María De La Fuente1*, María López-Pedrouso2, Jana Alonso3, Marta Santalla1, Antonio M. De Ron1, Gonzalo Álvarez2 and Carlos Zapata2

1Department of Plant Genetic Resources, Misión Biológica de Galicia-CSIC, ES-36080 Pontevedra, Spain

2Department of Genetics, Santiago de Compostela University, ES-15782 Santiago de Compostela, Spain
3Proteomics Laboratory, University Hospital Complex of Santiago de Compostela-CHUS, ES-15706 Santiago de Compostela, Spain

Article history:

Received January 31, 2012
Accepted March 8, 2012

Key words:

common bean, glycoproteins, mass spectrometry, phaseolin protein, Phaseolus vulgaris, seed proteome, two-dimensional electrophoresis

Phaseolin is the major seed storage protein of common bean.
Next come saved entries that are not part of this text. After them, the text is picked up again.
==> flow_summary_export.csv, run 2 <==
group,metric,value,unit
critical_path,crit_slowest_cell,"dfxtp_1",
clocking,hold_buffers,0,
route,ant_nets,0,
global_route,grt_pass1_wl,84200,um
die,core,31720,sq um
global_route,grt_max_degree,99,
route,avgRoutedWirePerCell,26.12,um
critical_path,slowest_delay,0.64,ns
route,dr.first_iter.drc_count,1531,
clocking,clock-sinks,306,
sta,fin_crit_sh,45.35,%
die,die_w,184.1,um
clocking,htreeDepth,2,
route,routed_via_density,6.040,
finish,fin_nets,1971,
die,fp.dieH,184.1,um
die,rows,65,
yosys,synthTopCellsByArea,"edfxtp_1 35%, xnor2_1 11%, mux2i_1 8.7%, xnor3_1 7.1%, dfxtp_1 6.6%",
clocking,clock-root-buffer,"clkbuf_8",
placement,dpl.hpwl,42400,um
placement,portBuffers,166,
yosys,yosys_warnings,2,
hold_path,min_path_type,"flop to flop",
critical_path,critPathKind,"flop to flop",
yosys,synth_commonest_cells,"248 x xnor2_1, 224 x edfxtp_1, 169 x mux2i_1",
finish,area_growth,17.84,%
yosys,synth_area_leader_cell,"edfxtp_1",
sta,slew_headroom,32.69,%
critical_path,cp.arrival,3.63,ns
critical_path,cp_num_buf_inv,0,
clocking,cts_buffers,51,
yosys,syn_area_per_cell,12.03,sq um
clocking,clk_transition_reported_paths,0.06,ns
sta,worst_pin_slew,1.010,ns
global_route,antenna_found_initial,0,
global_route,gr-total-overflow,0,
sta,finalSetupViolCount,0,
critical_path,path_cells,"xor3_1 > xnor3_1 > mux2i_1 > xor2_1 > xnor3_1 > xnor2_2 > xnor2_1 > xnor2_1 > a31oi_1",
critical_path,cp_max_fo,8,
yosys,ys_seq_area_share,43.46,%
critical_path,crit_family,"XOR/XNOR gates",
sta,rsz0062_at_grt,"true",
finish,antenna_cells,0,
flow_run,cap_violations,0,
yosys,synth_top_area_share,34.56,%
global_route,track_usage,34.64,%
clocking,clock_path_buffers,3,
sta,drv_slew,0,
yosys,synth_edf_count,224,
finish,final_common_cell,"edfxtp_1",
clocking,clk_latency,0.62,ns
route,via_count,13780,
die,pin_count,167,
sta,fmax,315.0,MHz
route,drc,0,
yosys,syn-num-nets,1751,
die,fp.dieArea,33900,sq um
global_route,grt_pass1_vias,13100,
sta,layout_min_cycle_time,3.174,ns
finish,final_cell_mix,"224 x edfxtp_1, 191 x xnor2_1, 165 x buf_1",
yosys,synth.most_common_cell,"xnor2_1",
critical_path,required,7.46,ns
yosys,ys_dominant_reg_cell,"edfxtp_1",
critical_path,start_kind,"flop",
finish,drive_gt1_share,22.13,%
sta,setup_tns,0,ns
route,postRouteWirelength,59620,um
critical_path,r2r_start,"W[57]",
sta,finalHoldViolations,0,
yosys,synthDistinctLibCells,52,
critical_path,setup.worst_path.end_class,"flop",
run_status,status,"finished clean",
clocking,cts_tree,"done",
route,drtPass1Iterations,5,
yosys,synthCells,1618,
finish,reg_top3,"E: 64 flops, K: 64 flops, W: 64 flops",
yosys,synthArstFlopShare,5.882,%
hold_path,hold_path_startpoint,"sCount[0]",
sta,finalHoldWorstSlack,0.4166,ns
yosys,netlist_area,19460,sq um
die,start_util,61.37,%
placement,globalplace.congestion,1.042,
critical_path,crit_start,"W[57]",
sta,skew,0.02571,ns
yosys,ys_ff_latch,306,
This design comes from an exercise in tuning for small area, a short achievable clock period and few clock cycles per item on the open sky130 flow, not from production work. The RTL was checked by simulation tests, not by an equivalence proof against the original design. Power figures rest on the tool's default switching activity, not on a simulated workload.

==> wip/xenon: inputs <==
// fec_frame_receiver
module fec_frame_receiver #(
  parameter int unsigned DATA_W   = DATA_W_DEFAULT,
  parameter int unsigned METRIC_W = METRIC_W_DEFAULT
) (
  input  logic                clk,
  input  logic                rst_n,
  input  logic                in_valid,
  input  logic                in_data,
  output logic                in_ready,
  output logic                out_valid,
  output logic [DATA_W-1:0]   out_data,
  output logic                crc_ok,
  output logic [METRIC_W-1:0] err_metric
);
export LEC_CHECK = 0
export CAP_MARGIN = 20
export CORE_MARGIN = 2
export CORE_UTILIZATION = 40
export CTS_CLUSTER_DIAMETER = 100
export CTS_CLUSTER_SIZE = 30
export SLEW_MARGIN = 20
create_clock -name core_clock -period 14.0 [get_ports {clk}]
standard.sh (not shown) runs the stock make flow with config.mk's settings and CLKGATE_MAP_FILE= SYNTH_SCRIPT=/design/flow/synth_recipe.tcl, a recipe that flattens the netlist after the stock synthesis.
==> flow/flow/run.sh <==
#!/bin/bash
# Layout flow: the standard ORFS flow (standard.sh), with the port buffers made of
# sky130_fd_sc_hd__buf_2 instead of the resizer's default pick (a slow delay cell).
set -euo pipefail
export BUFFER_PORTS_ARGS="-buffer_cell sky130_fd_sc_hd__buf_2"
bash standard.sh finish > standard_flow.log 2>&1
==> inputs of wip/sierra, as changes to wip/xenon <==
--- a/flow/design.v
+++ b/flow/design.v
@@ -8,12 +8,10 @@
     crc16_step = {crc[14:0], 1'b0} ^ ((crc[15] ^ d) ? 16'h8005 : 16'h0000);   
   endfunction
 endpackage
 module viterbi_acs (
   input  logic [7:0][3:0] metric_i,
-  input  logic            first_i,
-  input  logic            norm_i,
   input  logic [1:0]      pair_i,
   output logic [7:0][3:0] metric_o,
   output logic [7:0]      decision_o
 );
   for (genvar j = 0; j < 4; j++) begin : g_bfly
@@ -27,26 +25,23 @@
     assign e1 = pair_i[1] ^ O1;
     assign e0 = pair_i[0] ^ O0;
     assign x0 = ~e1 & ~e0;
     assign x1 = e1 ^ e0;
     assign x2 = e1 & e0;
-    if (j == 0) begin : g_a0
-      assign a = first_i ? 4'd0 : {metric_i[j][3] & ~norm_i, metric_i[j][2:0]};
-    end else begin : g_an
-      assign a = first_i ? 4'd8 : {metric_i[j][3] & ~norm_i, metric_i[j][2:0]};
-    end
-    assign b = first_i ? 4'd8 : {metric_i[j+4][3] & ~norm_i, metric_i[j+4][2:0]};
-    assign d = {1'b0, b} - {1'b0, a};
+    assign a  = metric_i[j];
+    assign b  = metric_i[j+4];
+    assign d  = {1'b0, b} - {1'b0, a};
     assign decision_o[2*j]   = x0 ? (d < -5'sd2) : x1 ? (d < 5'sd0) : (d < 5'sd2);
     assign decision_o[2*j+1] = x2 ? (d < -5'sd2) : x1 ? (d < 5'sd0) : (d < 5'sd2);
-    logic [3:0] a_x, a_y, b_x, b_y;   
-    assign a_x = a + (x2 ? 4'd2 : x1 ? 4'd1 : 4'd0);
-    assign a_y = a + (x0 ? 4'd2 : x1 ? 4'd1 : 4'd0);
-    assign b_x = b + (x2 ? 4'd2 : x1 ? 4'd1 : 4'd0);
-    assign b_y = b + (x0 ? 4'd2 : x1 ? 4'd1 : 4'd0);
-    assign metric_o[2*j]   = decision_o[2*j]   ? b_y : a_x;
-    assign metric_o[2*j+1] = decision_o[2*j+1] ? b_x : a_y;
+    logic [3:0] w_e, w_o;
+    logic [1:0] bm_e, bm_o;
+    assign w_e  = decision_o[2*j]   ? b : a;
+    assign w_o  = decision_o[2*j+1] ? b : a;
+    assign bm_e = x1 ? 2'd1 : ((decision_o[2*j]   ^ x2) ? 2'd2 : 2'd0);
+    assign bm_o = x1 ? 2'd1 : ((decision_o[2*j+1] ^ x0) ? 2'd2 : 2'd0);
+    assign metric_o[2*j]   = w_e + {2'b00, bm_e};
+    assign metric_o[2*j+1] = w_o + {2'b00, bm_o};
   end
 endmodule
 import fec_rx_pkg::*;
 module fec_frame_receiver #(
   parameter int unsigned DATA_W   = DATA_W_DEFAULT,
@@ -71,29 +66,34 @@
   logic [5:0]     step_q;
   logic           fin_q, fin2_q, rt0_q, pend_q;
   logic [2:0]     rt_q;
   logic [3:0]     cnt_q;
   logic           ov_q;
-  logic [7:0][3:0]    metric_q, metric_new;
+  logic [7:0][3:0]    metric_q, metric_in, metric_new;
   logic [7:0]         decision;
   logic [3:0]         base_q;
   logic [7:0][PW-1:0] path_q;
   logic [2:0]         best_q;
   logic [7:0]         err_q;
   logic [N-1:0]       out_q;
   logic [15:0]        crc_q, crc_nx;
   logic               crc_ok_q;
   wire accept = in_valid & rdy_q;
+  wire first  = (step_q == 6'd0);
   wire last   = (step_q == 6'(N - 1));
   wire norm   = metric_q[0][3] & metric_q[1][3] & metric_q[2][3] & metric_q[3][3] &
                 metric_q[4][3] & metric_q[5][3] & metric_q[6][3] & metric_q[7][3];
-  logic first_q, norm_q, upd_q;
   wire ld     = pend_q & pol_q;
+  always_comb begin
+    for (int s = 0; s < 8; s++) begin
+      if (first)     metric_in[s] = (s == 0) ? 4'd0 : 4'd8;
+      else if (norm) metric_in[s] = {1'b0, metric_q[s][2:0]};
+      else           metric_in[s] = metric_q[s];
+    end
+  end
   viterbi_acs u_acs (
-    .metric_i  (metric_q),
-    .first_i   (first_q),
-    .norm_i    (norm_q),
+    .metric_i  (metric_in),
     .pair_i    (rx_q),
     .metric_o  (metric_new),
     .decision_o(decision)
   );
   logic [3:0] pick;
@@ -121,12 +121,10 @@
       rdy_q   <= 1'b0;
       pol_q   <= 1'b0;
       phase_q <= 1'b0;
       go_q    <= 1'b0;
       step_q  <= '0;
-      first_q <= 1'b1;
-      upd_q   <= 1'b0;
       fin_q   <= 1'b0;
       fin2_q  <= 1'b0;
       rt0_q   <= 1'b0;
       rt_q    <= '0;
       pend_q  <= 1'b0;
@@ -136,12 +134,10 @@
       rdy_q <= 1'b1;
       pol_q <= ~pol_q;
       if (accept) phase_q <= ~phase_q;
       go_q <= accept & phase_q;
       if (go_q) step_q <= last ? 6'd0 : step_q + 6'd1;
-      if (go_q) first_q <= last;
-      if (go_q) upd_q <= (step_q >= 6'd2) & ~last;
       fin_q  <= go_q & last;
       fin2_q <= fin_q;
       rt_q   <= {fin2_q, rt_q[2:1]};
       rt0_q  <= rt_q[0];
       pend_q <= rt0_q | (pend_q & ~pol_q);
@@ -150,22 +146,21 @@
       ov_q <= (cnt_q == 4'd1);
     end
   end
   always_ff @(posedge clk) begin
     if (accept) rx_q <= {rx_q[0], in_data};
-    norm_q <= norm;
     if (go_q) begin
       metric_q <= metric_new;
-      base_q   <= first_q ? 4'd0 : base_q + {3'd0, norm_q};
+      base_q   <= first ? 4'd0 : base_q + {3'd0, norm};
     end
     if (fin_q) pick_q <= pick;
     if (fin2_q) begin
       best_q <= best;
       err_q  <= {1'b0, base_q + {3'd0, norm}, best_m[2:0]};
     end
   end
-  wire       upd_nx  = (go_q & upd_q) | (|rt_q);
+  wire       upd_nx  = (go_q & (step_q >= 6'd3)) | (|rt_q);
   wire       rbit    = (rt_q[2] & best_q[2]) | (rt_q[1] & best_q[1]) | (rt_q[0] & best_q[0]);
   logic       hold_q, route_q;
   logic [7:0] s0_q, s1_q;
   always_ff @(posedge clk) begin
     hold_q  <= ~upd_nx;
==> flow/run.sh (new file) <==
#!/bin/bash
# synth_recipe.tcl (not shown) runs the flow's synth.tcl, then flattens the netlist and writes it again
# the make line also repeats each setting of config.mk as NAME=value (left out here)
make -C /OpenROAD-flow-scripts/flow DESIGN_CONFIG=/design/flow/config.mk WORK_HOME=/design/flow/orfs CLKGATE_MAP_FILE= SYNTH_SCRIPT=/design/flow/synth_recipe.tcl finish
CTS_CLUSTER_DIAMETER = default   (was 100)
CTS_CLUSTER_SIZE = default   (was 30)
removed: flow/flow/run.sh
removed: flow/standard.sh
==> qor summary <==
quantity                                  wip/sierra   wip/xenon
Post-Place Worst Slack                       8.76 ns    10.51 ns
Mean Syn Cell Area                         11.5 um^2   11.5 um^2
Core occupancy in the finished layout          45.6%       42.1%
Floorplan die width                           230 um      231 um
Status                      timing/DRC/antenna clean  timing/DRC/antenna clean
Levels on crit path                               15           1
Sequential share of the synthesized area       53.2%       52.9%
Global routing met3 resource utilization       3.03%       2.14%
Max H-tree Level                                   2           1
Clock power frac                               44.1%       31.3%
Max stage delay on crit path                 0.73 ns     0.46 ns
Smallest hold slack                         0.402 ns    0.418 ns
Sequential group share of total power          49.2%       62.4%
Fraction of area in non-clock buffers          2.76%       1.52%
Testbench counts of wip/xenon, summed over its fixed seeds: cycles 30,904, frames 320.
Testbench counts of wip/sierra, summed over its fixed seeds: cycles 30,904, frames 320.

[afterwards: timing with drivers on the ports]
How much do the figures lean on ideal ports? The routed layouts below were timed once more, with nothing changed but the port constraints. Step 1 (the two cells are an assumption about what drives the block):
set clk [get_ports {clk}]
set_driving_cell -lib_cell sky130_fd_sc_hd__clkbuf_16 $clk
set_driving_cell -lib_cell sky130_fd_sc_hd__buf_2 [delete_from_list [all_inputs] $clk]
Step 2, shift: input delay + t, output delay - t, t = (earliest + latest rising clock arrival at the registers) / 2. This alone moves slack from input paths to output paths. Slacks: no drivers / after step 1 / after step 2; pairs: no drivers / after step 1.
run | t, ns | setup WS [ns] | worst setup path at the end | clock arrival spread, ns | pins driven straight from the clock port
wip/xenon | 0.619 | 9.988 / 9.934 / 10.457 | register to register | 0.021 / 0.021 | 1
wip/sierra | 0.653 | 8.671 / 8.671 / 8.671 | register to register | 0.022 / 0.022 | 1
After both steps setup and hold are still met in every run listed.
This design comes from an exercise in tuning for small area, a short achievable clock period and few clock cycles on the open sky130 flow, not from production work.
In this exercise RTL edits were held to simulation tests only and were not proved equivalent to the original.

==> flow/design.v <==
`timescale 1ns/1ns
package rv_pkg;
    parameter int XLEN = 32;
    typedef logic [XLEN-1:0] word_t;
    typedef logic [4:0] reg_addr_t;
    parameter logic [6:0] OPC_OP     = 7'b0110011;
    parameter logic [6:0] OPC_OP_IMM = 7'b0010011;
    parameter logic [6:0] OPC_LOAD   = 7'b0000011;
    parameter logic [6:0] OPC_STORE  = 7'b0100011;
endpackage
`timescale 1ns/1ns
`timescale 1ns/1ns
`timescale 1ns/1ns
module register_file (
    input  logic              clk,
    input  logic              rst_n,
    input  rv_pkg::reg_addr_t rs1_addr,
    input  rv_pkg::reg_addr_t rs2_addr,
    output rv_pkg::word_t     rs1_data,
    output rv_pkg::word_t     rs2_data,
    input  rv_pkg::reg_addr_t rd_addr,
    input  rv_pkg::word_t     rd_data,
    input  logic              rd_we
);
    rv_pkg::word_t regs [1:31];
    logic [31:1]   valid;
    logic [31:1]   we;
    logic [31:1]   sel1;
    logic [31:1]   sel2;
    always_comb begin
        for (int i = 1; i < 32; i++) begin
            we[i]   = rd_we && (rd_addr == 5'(i));
            sel1[i] = valid[i] && (rs1_addr == 5'(i));
            sel2[i] = valid[i] && (rs2_addr == 5'(i));
        end
    end
    always_ff @(posedge clk or negedge rst_n) begin
        if (!rst_n) begin
            valid <= '0;
        end else begin
            valid <= valid | we;
        end
    end
    always_ff @(posedge clk) begin
        for (int i = 1; i < 32; i++) begin
            if (we[i]) regs[i] <= rd_data;
        end
    end
    always_comb begin
        rs1_data = '0;
        rs2_data = '0;
        for (int i = 1; i < 32; i++) begin
            rs1_data = rs1_data | ({32{sel1[i]}} & regs[i]);
            rs2_data = rs2_data | ({32{sel2[i]}} & regs[i]);
        end
    end
endmodule
`timescale 1ns/1ns
`timescale 1ns/1ns
`timescale 1ns/1ns
module cpu_top #(
    parameter rv_pkg::word_t RESET_PC = 32'h0000_0000
) (
    input  logic          clk,
    input  logic          rst_n,
    output rv_pkg::word_t imem_addr,
    input  rv_pkg::word_t imem_data,
    output rv_pkg::word_t dmem_addr,
    output rv_pkg::word_t dmem_wdata,
    input  rv_pkg::word_t dmem_rdata,
    output logic          dmem_we,
    output logic          dmem_re
);
    logic stall;
    logic [31:2]   pc;
    rv_pkg::word_t instr;
    assign imem_addr = {pc, 2'b00};
    always_ff @(posedge clk or negedge rst_n) begin
        if (!rst_n) begin
            pc       <= RESET_PC[31:2];
            instr[0] <= 1'b0;   
        end else if (!stall) begin
            pc       <= pc + 30'd1;
            instr[0] <= imem_data[0];
        end
    end
    always_ff @(posedge clk) begin
        if (!stall) instr[31:1] <= imem_data[31:1];
    end
    logic [6:0]        opc;
    logic [2:0]        f3;
    logic              is_op, is_imm, is_ld, is_st;
    rv_pkg::reg_addr_t rs1, rs2, rd;
    rv_pkg::word_t     imm;
    rv_pkg::word_t     rf1, rf2, rv1, rv2;
    assign opc    = instr[6:0];
    assign f3     = instr[14:12];
    assign rs1    = instr[19:15];
    assign rs2    = instr[24:20];
    assign rd     = instr[11:7];
    assign is_op  = (opc == rv_pkg::OPC_OP);
    assign is_imm = (opc == rv_pkg::OPC_OP_IMM);
    assign is_ld  = (opc == rv_pkg::OPC_LOAD);
    assign is_st  = (opc == rv_pkg::OPC_STORE);
    assign imm    = is_st ? {{20{instr[31]}}, instr[31:25], instr[11:7]}
                          : {{20{instr[31]}}, instr[31:20]};
    rv_pkg::reg_addr_t rd_ex;
    logic              wen_ex, ld_ex, st_ex;
    rv_pkg::reg_addr_t rd_mw;
    logic              wen_mw, ld_mw, st_mw;
    rv_pkg::word_t     res_mw, wd_mw;
    register_file u_regs (
        .clk      (clk),
        .rst_n    (rst_n),
        .rs1_addr (rs1),
        .rs2_addr (rs2),
        .rs1_data (rf1),
        .rs2_data (rf2),
        .rd_addr  (rd_mw),
        .rd_data  (wd_mw),
        .rd_we    (wen_mw)
    );
    assign rv1 = (wen_mw && rd_mw == rs1) ? wd_mw : rf1;
    assign rv2 = (wen_mw && rd_mw == rs2) ? wd_mw : rf2;
    logic dec_wen;
    logic hit1, hit2;
    assign dec_wen = (is_op || is_imm || is_ld) && (rd != 5'd0);
    assign hit1    = wen_ex && (rd_ex == rs1);
    assign hit2    = wen_ex && (rd_ex == rs2);
    assign stall = ld_ex && ((hit1 && (is_op || is_imm || is_ld || is_st)) || (hit2 && is_op));
    logic d_sub, d_add, d_slt, d_sltu, d_xor, d_or, d_and, d_sll, d_sr, d_sra;
    always_comb begin
        d_sub  = 1'b0;
        d_add  = 1'b0;
        d_slt  = 1'b0;
        d_sltu = 1'b0;
        d_xor  = 1'b0;
        d_or   = 1'b0;
        d_and  = 1'b0;
        d_sll  = 1'b0;
        d_sr   = 1'b0;
        d_sra  = 1'b0;
        if (is_op || is_imm) begin
            case (f3)
                3'b000: begin
                    d_add = 1'b1;
                    d_sub = is_op && instr[30];
                end
                3'b001: d_sll = 1'b1;
                3'b010: begin d_slt  = 1'b1; d_sub = 1'b1; end
                3'b011: begin d_sltu = 1'b1; d_sub = 1'b1; end
                3'b100: d_xor = 1'b1;
                3'b101: begin d_sr = 1'b1; d_sra = instr[30]; end
                3'b110: d_or  = 1'b1;
                default: d_and = 1'b1;
            endcase
        end else begin
            d_add = 1'b1;
        end
    end
    rv_pkg::word_t a_ex, b_ex, sd_ex;
    logic          fs_ex;
    logic          sub_ex, add_ex, slt_ex, sltu_ex, xor_ex, or_ex, and_ex, sll_ex, sr_ex, sra_ex;
    always_ff @(posedge clk or negedge rst_n) begin
        if (!rst_n) begin
            rd_ex  <= '0;
            wen_ex <= 1'b0;
            ld_ex  <= 1'b0;
            st_ex  <= 1'b0;
        end else if (stall) begin
            wen_ex <= 1'b0;
            ld_ex  <= 1'b0;
            st_ex  <= 1'b0;
        end else begin
            rd_ex  <= rd;
            wen_ex <= dec_wen;
            ld_ex  <= is_ld;
            st_ex  <= is_st;
        end
    end
    rv_pkg::word_t res;
    rv_pkg::word_t b_id;
    assign b_id = is_op ? rv2 : imm;
    always_ff @(posedge clk) begin
        a_ex    <= hit1 ? res : rv1;
        b_ex    <= (hit2 && is_op) ? res : b_id;
        sd_ex   <= hit2 ? res : rv2;
        fs_ex   <= hit2 && ld_ex;
        sub_ex  <= d_sub;
        add_ex  <= d_add;
        slt_ex  <= d_slt;
        sltu_ex <= d_sltu;
        xor_ex  <= d_xor;
        or_ex   <= d_or;
        and_ex  <= d_and;
        sll_ex  <= d_sll;
        sr_ex   <= d_sr;
        sra_ex  <= d_sra;
    end
    rv_pkg::word_t opa, opb, opb_x, sum, shl_in, shr, shl_out;
    logic          cout, lt, ltu;
    assign opa   = a_ex;
    assign opb   = b_ex;
    assign opb_x = opb ^ {32{sub_ex}};
    assign {cout, sum} = {1'b0, opa} + {1'b0, opb_x} + {32'd0, sub_ex};
    assign ltu   = !cout;
    assign lt    = (opa[31] != opb[31]) ? opa[31] : sum[31];
    always_comb begin
        for (int i = 0; i < 32; i++) shl_in[i] = opa[31 - i];
    end
    assign shr = rv_pkg::word_t'($signed({sra_ex && opa[31], sll_ex ? shl_in : opa}) >>> opb[4:0]);
    always_comb begin
        for (int i = 0; i < 32; i++) shl_out[i] = shr[31 - i];
    end
    assign res = ({32{add_ex}} & sum)
               | ({32{xor_ex}} & (opa ^ opb))
               | ({32{or_ex}}  & (opa | opb))
               | ({32{and_ex}} & (opa & opb))
               | ({32{sll_ex}} & shl_out)
               | ({32{sr_ex}}  & shr)
               | {31'd0, (slt_ex && lt) || (sltu_ex && ltu)};
    rv_pkg::word_t wdata_mw;
    always_ff @(posedge clk or negedge rst_n) begin
        if (!rst_n) begin
            rd_mw  <= '0;
            wen_mw <= 1'b0;
            ld_mw  <= 1'b0;
            st_mw  <= 1'b0;
        end else begin
            rd_mw  <= rd_ex;
            wen_mw <= wen_ex;
            ld_mw  <= ld_ex;
            st_mw  <= st_ex;
        end
    end
    always_ff @(posedge clk) begin
        res_mw   <= res;
        wdata_mw <= fs_ex ? dmem_rdata : sd_ex;
    end
    assign wd_mw      = ld_mw ? dmem_rdata : res_mw;
    assign dmem_addr  = res_mw;
    assign dmem_wdata = wdata_mw;
    assign dmem_re    = ld_mw;
    assign dmem_we    = st_mw;
endmodule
It comprises a complex set of glycoproteins heterogeneous in their polypeptide composition that is encoded by a gene family. Analyses of phaseolin banding patterns by one-dimensional electrophoresis (SDS-PAGE) have been central to the current understanding of the diversity of wild and cultivated common beans. In this work, we have carried out a detailed description and interpretation of phaseolin diversity in cultivated common beans of different geographic origins (Mesoamerican and Andean gene pools) based on the current two-dimensional electrophoresis (2-DE) technology and mass spectrometry (MS). High-quality 2-DE gel images revealed very complex phaseolin patterns across the studied cultivars. Specifically, patterns of phaseolin within cultivars were organized in a horizontal string of multiple isospot pairs varying in isoelectric point and molecular mass. The degree of similarity among phaseolin patterns was estimated from the percentage of spots shared between pairs of cultivars. Analyses of proteomic distances between phaseolin types by non-metrical multidimensional scaling revealed that 2-DE phaseolin profiles are more similar among cultivars belonging to the same gene pool. However, higher differentiation was found among cultivars of the Andean gene pool. Analysis of genetic variations of the PCR-based SCAR marker of phaseolin seed protein was in general agreement with 2-DE phaseolin patterns, but provided supplementary information regarding diversity among cultivars. Furthermore, the molecular basis responsible for the complexity of 2-DE phaseolin patterns was investigated. Thus, identification of phaseolin spots from 2-DE gels by MALDI-TOF and MALDI-TOF/TOF MS showed that each single isospot pair contained only one type (α or β) of phaseolin polypeptide, but pairs with higher and lower molecular mass corresponded to α- and β-type polypeptides, respectively. In addition, partial and total deglycosylation of seed protein extracts with the enzyme PNGase F indicated that differences between isospots of each pair are exclusively due to a different extent of glycosylation of the same type of phaseolin polypeptide. Taken together, our observations provide new insights into the study of genetic differentiation of common bean populations based on phaseolin diversity.